**Instructions to follow**
Please write out exactly, and only, the lines from the first in the material below to the line containing "localparam int WORD_BYTES", both included.

**Dataset excerpts**
* * * * * * *

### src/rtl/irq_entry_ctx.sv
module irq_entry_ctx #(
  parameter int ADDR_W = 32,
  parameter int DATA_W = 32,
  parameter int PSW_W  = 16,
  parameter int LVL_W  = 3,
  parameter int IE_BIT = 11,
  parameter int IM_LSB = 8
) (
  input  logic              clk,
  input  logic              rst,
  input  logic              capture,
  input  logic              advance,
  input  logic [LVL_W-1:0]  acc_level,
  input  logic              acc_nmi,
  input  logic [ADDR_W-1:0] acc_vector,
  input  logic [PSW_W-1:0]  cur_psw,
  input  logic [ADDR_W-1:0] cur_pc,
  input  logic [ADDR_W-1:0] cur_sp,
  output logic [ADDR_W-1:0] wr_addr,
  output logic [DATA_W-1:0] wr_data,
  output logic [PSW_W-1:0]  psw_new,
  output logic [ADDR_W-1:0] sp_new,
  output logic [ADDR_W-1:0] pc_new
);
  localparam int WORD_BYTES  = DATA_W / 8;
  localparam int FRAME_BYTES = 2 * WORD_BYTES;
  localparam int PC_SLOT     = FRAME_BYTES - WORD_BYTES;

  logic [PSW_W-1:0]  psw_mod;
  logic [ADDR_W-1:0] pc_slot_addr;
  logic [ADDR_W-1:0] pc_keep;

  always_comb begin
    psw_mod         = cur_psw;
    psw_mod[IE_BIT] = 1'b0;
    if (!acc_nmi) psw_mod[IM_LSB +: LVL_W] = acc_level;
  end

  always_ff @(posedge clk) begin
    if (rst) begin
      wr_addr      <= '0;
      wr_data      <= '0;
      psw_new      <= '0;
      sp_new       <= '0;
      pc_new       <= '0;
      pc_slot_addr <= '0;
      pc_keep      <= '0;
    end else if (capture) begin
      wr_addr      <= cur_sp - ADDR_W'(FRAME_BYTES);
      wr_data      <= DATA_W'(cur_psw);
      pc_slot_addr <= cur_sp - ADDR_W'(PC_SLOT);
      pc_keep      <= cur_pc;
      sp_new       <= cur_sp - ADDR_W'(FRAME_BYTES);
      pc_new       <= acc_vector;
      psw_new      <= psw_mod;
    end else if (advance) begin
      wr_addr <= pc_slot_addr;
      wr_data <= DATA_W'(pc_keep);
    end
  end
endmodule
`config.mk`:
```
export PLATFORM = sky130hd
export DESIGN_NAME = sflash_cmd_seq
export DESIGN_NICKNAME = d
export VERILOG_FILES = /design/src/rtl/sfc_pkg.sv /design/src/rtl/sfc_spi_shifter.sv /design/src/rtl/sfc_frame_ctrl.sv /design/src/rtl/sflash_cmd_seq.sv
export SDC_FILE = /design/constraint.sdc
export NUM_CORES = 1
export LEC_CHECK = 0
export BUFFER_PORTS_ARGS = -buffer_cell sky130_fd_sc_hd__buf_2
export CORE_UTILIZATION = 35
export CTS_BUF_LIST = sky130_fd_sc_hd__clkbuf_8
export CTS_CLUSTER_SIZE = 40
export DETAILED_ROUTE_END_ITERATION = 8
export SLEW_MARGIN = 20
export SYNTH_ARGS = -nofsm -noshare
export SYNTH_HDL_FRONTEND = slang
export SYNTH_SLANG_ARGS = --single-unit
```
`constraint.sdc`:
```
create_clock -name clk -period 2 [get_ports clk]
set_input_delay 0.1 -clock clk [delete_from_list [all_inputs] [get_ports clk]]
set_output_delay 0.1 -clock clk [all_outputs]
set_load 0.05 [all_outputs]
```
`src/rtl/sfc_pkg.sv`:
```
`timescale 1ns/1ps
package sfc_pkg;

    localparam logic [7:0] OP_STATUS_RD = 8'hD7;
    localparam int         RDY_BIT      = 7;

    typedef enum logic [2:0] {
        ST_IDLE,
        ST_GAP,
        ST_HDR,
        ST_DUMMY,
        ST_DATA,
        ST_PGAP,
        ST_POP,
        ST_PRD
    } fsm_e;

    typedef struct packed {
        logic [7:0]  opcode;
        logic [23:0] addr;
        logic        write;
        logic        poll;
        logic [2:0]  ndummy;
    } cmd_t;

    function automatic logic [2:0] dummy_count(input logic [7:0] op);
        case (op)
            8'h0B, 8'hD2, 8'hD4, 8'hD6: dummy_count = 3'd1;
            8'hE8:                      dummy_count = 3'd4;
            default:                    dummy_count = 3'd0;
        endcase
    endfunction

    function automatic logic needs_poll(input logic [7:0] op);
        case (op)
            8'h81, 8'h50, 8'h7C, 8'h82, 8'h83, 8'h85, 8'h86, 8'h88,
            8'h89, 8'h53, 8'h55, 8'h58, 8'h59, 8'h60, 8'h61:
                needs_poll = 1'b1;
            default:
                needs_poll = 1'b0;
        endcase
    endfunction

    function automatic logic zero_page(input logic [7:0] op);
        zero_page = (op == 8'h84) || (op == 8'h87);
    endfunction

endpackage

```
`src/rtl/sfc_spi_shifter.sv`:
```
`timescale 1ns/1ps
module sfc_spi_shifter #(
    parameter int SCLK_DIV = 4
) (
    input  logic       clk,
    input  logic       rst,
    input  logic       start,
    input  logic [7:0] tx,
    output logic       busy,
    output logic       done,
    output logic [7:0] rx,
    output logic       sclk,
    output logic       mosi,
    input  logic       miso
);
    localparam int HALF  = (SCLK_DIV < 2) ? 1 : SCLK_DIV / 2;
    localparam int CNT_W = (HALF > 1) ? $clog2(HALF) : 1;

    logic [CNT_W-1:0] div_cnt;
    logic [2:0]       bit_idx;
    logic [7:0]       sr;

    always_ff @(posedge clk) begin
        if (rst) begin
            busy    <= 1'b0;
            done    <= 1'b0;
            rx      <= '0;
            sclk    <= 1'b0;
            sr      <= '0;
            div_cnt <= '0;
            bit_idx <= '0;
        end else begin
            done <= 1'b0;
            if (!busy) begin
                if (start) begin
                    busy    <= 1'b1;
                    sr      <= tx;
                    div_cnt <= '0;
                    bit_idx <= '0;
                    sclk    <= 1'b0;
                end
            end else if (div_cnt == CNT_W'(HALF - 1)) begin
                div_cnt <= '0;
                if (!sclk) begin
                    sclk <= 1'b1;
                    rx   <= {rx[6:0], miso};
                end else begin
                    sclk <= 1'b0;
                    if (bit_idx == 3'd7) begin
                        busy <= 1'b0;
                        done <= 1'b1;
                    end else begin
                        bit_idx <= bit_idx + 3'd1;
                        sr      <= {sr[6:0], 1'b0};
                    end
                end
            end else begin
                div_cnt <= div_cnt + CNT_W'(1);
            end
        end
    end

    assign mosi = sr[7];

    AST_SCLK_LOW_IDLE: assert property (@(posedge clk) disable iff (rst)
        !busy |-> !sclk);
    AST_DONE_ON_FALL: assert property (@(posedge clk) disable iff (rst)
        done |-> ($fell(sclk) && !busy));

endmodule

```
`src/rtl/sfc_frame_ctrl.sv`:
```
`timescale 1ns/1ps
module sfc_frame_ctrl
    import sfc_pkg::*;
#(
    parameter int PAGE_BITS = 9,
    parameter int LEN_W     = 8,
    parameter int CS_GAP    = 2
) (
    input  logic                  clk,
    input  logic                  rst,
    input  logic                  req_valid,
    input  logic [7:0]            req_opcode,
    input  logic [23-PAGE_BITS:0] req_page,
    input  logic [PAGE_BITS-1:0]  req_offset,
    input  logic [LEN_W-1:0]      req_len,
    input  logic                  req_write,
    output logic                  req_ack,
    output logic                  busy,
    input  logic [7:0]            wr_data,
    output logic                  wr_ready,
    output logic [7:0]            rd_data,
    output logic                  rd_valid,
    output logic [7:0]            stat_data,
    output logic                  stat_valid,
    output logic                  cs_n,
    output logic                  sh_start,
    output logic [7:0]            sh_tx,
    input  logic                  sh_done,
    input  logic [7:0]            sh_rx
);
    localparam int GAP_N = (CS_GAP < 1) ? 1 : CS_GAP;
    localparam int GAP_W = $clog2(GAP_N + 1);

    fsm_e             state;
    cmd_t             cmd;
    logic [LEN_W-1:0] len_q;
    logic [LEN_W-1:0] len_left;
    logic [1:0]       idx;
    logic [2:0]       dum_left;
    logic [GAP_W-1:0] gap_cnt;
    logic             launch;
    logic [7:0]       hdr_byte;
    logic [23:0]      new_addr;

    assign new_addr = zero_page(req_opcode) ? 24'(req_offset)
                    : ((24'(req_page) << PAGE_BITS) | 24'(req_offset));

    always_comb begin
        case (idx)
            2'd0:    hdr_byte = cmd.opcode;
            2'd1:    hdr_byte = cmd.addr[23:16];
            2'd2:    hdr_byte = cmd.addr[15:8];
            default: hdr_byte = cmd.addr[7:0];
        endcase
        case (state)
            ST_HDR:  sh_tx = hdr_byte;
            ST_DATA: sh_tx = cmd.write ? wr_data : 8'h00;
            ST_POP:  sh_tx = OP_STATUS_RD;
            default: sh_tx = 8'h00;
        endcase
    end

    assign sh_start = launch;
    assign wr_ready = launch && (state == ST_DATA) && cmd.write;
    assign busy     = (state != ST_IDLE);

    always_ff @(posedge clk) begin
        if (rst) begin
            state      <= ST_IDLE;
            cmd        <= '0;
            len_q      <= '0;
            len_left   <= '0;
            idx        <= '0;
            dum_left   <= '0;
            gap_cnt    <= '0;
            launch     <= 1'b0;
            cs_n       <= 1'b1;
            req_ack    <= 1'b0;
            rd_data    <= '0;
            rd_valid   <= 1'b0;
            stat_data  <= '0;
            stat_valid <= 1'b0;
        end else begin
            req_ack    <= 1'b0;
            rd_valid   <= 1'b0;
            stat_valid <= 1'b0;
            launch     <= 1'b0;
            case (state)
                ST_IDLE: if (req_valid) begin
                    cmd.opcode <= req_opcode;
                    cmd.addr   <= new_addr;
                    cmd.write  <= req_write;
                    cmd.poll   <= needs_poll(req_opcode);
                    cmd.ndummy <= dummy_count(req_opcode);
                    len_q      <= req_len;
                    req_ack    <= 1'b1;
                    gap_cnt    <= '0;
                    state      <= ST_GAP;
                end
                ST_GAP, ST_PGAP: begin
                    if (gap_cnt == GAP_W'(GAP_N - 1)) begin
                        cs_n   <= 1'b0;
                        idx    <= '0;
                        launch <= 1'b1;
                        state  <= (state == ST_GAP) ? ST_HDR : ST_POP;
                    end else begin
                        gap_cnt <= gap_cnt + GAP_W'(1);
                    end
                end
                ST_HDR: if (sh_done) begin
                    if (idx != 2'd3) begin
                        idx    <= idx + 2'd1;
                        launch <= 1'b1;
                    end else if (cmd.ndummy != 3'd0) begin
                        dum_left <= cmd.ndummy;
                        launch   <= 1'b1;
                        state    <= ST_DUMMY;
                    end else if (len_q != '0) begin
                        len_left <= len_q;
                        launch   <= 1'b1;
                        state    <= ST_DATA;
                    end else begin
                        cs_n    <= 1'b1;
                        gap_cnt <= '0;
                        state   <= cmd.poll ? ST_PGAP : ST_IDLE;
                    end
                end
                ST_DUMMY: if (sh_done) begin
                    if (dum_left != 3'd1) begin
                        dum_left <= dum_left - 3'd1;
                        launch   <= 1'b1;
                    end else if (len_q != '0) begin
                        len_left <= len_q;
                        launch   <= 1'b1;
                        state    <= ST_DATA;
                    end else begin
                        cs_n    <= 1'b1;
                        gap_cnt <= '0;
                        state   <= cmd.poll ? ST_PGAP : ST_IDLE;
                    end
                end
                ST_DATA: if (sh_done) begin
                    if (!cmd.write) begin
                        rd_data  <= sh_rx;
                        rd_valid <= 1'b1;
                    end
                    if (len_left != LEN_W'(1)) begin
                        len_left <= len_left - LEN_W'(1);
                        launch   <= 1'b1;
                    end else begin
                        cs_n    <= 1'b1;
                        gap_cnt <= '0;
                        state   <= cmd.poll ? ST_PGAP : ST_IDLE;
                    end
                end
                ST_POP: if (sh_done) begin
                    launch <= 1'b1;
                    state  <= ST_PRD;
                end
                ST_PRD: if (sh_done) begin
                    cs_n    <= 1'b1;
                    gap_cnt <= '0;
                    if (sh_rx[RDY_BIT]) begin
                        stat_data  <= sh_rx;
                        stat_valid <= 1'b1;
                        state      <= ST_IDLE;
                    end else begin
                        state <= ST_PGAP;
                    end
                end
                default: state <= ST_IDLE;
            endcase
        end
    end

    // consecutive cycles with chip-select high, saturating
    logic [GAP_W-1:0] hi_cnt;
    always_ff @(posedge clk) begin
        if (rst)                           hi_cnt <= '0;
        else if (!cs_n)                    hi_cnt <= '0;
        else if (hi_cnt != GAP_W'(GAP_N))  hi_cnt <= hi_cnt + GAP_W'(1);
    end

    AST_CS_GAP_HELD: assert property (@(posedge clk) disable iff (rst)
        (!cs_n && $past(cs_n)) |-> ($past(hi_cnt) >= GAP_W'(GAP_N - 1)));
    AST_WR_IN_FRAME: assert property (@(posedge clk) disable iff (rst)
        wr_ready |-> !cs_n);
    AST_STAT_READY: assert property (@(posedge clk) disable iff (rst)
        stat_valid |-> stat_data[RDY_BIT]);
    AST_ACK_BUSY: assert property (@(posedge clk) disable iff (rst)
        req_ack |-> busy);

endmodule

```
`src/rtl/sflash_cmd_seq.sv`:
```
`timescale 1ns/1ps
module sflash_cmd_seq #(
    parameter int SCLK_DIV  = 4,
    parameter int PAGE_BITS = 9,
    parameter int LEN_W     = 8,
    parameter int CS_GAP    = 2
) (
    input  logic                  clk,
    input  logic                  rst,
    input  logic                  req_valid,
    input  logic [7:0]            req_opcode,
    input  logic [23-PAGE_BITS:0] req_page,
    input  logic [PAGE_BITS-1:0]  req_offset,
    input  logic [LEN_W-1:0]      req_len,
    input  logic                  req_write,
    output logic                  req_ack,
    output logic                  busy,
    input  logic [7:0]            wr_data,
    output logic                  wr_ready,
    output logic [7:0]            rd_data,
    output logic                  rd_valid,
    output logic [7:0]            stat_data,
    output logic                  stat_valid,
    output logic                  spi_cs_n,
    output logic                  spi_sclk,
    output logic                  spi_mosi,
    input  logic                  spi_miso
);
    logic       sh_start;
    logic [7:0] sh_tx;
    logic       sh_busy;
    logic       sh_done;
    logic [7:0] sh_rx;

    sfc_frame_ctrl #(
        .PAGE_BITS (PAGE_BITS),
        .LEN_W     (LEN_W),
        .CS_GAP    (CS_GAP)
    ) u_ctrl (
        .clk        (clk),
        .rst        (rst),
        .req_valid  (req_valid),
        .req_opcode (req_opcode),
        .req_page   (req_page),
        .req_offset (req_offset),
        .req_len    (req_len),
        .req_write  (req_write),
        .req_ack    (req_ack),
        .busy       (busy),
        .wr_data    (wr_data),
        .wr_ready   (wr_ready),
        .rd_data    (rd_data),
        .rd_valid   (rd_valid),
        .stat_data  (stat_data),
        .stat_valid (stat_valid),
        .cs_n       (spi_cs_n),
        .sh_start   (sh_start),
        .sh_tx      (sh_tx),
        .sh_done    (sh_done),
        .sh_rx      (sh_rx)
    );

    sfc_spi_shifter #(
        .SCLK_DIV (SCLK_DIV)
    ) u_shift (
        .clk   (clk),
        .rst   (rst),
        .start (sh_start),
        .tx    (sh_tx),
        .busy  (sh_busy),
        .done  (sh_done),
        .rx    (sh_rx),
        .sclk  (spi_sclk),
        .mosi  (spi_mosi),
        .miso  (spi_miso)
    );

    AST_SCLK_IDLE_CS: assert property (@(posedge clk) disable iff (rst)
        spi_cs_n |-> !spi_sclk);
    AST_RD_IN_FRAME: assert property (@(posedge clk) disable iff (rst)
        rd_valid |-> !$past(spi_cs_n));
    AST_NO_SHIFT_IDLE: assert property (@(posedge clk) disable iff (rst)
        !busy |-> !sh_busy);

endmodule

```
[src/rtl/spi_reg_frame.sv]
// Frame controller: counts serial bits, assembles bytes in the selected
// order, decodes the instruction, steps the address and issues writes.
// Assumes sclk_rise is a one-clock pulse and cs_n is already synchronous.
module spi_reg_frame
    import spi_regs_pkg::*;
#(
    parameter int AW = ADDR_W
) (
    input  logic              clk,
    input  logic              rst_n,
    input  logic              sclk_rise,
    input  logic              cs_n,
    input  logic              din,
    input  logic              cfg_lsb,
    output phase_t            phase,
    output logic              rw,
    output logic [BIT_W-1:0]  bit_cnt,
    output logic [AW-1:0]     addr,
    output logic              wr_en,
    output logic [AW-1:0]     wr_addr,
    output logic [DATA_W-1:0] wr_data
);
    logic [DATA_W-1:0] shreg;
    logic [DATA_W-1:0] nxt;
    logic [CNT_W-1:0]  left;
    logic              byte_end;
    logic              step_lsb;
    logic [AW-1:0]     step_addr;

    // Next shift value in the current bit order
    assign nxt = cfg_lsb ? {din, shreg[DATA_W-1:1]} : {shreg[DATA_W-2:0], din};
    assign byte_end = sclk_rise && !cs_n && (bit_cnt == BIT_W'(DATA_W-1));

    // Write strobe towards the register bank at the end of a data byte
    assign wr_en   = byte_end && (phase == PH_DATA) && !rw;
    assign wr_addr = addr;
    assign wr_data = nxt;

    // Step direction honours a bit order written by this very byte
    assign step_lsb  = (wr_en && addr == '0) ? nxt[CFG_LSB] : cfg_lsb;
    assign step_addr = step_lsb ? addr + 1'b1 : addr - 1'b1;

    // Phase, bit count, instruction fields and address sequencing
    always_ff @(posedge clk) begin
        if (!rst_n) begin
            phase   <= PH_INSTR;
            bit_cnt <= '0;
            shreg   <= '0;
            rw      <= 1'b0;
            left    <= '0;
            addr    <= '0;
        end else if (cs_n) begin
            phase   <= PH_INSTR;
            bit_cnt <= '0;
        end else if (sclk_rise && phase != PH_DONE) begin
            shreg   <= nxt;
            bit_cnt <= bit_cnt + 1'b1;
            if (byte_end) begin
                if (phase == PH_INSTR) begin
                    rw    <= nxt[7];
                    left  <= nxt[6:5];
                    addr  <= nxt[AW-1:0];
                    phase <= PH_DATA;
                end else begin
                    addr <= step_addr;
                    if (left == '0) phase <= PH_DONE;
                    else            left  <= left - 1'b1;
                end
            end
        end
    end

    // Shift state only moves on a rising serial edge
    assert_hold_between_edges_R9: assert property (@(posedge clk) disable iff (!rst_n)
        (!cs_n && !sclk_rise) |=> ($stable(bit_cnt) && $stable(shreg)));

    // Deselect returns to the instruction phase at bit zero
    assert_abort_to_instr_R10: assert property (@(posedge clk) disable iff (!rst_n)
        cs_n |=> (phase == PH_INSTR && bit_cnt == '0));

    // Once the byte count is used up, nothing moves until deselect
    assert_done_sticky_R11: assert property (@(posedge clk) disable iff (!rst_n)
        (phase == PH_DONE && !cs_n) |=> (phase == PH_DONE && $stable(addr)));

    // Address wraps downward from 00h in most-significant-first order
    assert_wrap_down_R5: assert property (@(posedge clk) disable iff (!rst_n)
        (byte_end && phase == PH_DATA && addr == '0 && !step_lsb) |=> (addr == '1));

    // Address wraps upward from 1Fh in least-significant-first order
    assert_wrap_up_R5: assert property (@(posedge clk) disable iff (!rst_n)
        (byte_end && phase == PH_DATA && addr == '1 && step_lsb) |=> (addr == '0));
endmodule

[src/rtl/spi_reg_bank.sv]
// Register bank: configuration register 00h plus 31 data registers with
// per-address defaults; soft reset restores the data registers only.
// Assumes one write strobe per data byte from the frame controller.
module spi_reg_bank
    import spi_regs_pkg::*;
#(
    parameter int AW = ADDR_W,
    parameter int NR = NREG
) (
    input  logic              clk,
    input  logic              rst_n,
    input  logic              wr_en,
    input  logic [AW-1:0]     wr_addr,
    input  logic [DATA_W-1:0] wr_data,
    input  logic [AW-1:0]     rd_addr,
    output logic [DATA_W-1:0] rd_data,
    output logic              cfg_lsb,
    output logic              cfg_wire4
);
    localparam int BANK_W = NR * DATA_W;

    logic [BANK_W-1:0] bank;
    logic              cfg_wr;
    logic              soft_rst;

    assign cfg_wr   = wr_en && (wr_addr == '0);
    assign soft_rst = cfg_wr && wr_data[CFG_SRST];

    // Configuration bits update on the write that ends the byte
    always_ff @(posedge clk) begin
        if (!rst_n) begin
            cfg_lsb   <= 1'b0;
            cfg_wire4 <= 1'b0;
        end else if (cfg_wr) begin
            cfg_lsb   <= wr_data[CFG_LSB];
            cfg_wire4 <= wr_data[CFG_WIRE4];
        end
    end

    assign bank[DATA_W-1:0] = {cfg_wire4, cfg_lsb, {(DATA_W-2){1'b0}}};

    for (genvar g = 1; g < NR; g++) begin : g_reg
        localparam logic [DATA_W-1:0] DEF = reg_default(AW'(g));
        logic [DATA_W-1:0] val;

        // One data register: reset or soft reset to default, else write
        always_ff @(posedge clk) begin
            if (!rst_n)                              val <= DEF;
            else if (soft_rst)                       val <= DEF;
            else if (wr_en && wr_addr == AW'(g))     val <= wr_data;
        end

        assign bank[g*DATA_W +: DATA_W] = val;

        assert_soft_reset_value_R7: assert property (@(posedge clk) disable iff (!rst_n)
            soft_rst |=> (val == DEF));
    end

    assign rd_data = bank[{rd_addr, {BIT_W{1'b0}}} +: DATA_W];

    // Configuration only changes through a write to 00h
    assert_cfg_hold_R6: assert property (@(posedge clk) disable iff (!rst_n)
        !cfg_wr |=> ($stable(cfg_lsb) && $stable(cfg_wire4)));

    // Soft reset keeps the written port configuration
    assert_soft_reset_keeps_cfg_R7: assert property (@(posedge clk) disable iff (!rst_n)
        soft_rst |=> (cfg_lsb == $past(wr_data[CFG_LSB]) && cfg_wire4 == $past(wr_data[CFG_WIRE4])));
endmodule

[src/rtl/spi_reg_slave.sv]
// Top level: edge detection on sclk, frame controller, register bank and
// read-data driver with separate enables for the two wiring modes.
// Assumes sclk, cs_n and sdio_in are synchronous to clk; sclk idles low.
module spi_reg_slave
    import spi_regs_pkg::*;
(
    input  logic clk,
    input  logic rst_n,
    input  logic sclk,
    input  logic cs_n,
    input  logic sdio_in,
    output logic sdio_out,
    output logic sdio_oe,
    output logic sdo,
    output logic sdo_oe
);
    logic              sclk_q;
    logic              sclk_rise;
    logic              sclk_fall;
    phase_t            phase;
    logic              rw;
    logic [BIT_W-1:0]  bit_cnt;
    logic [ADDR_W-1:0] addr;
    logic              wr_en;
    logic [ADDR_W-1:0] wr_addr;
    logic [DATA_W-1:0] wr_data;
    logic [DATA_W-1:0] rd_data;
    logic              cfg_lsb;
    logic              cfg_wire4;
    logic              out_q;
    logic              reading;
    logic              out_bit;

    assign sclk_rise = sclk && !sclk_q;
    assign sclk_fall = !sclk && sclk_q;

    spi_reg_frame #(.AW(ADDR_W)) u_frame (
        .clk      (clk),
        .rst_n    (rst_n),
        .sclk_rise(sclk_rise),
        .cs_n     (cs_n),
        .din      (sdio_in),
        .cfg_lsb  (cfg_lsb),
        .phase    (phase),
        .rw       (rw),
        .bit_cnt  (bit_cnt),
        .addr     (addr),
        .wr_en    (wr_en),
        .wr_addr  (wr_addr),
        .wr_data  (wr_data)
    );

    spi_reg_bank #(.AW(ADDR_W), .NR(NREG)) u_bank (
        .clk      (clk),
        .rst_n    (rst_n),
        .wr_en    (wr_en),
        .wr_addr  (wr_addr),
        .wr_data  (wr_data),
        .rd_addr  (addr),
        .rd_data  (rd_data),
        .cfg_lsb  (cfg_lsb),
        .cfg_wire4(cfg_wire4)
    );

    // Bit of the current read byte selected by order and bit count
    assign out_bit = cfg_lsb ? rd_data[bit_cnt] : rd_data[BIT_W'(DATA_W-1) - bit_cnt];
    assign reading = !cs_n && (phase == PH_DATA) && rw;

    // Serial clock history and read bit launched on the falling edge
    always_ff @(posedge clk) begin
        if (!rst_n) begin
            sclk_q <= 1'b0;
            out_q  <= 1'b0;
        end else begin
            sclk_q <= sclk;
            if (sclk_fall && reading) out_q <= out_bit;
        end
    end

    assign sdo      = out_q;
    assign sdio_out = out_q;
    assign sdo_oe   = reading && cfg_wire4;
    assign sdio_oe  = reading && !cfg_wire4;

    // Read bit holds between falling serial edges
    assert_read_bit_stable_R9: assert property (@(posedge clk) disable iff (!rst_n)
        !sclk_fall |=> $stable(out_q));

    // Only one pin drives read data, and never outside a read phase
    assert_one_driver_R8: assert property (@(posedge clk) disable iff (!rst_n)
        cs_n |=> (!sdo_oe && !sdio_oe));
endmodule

* * * * * * *

**Solution to the exercise**
### src/rtl/irq_entry_ctx.sv
module irq_entry_ctx #(
  parameter int ADDR_W = 32,
  parameter int DATA_W = 32,
  parameter int PSW_W  = 16,
  parameter int LVL_W  = 3,
  parameter int IE_BIT = 11,
  parameter int IM_LSB = 8
) (
  input  logic              clk,
  input  logic              rst,
  input  logic              capture,
  input  logic              advance,
  input  logic [LVL_W-1:0]  acc_level,
  input  logic              acc_nmi,
  input  logic [ADDR_W-1:0] acc_vector,
  input  logic [PSW_W-1:0]  cur_psw,
  input  logic [ADDR_W-1:0] cur_pc,
  input  logic [ADDR_W-1:0] cur_sp,
  output logic [ADDR_W-1:0] wr_addr,
  output logic [DATA_W-1:0] wr_data,
  output logic [PSW_W-1:0]  psw_new,
  output logic [ADDR_W-1:0] sp_new,
  output logic [ADDR_W-1:0] pc_new
);
  localparam int WORD_BYTES  = DATA_W / 8;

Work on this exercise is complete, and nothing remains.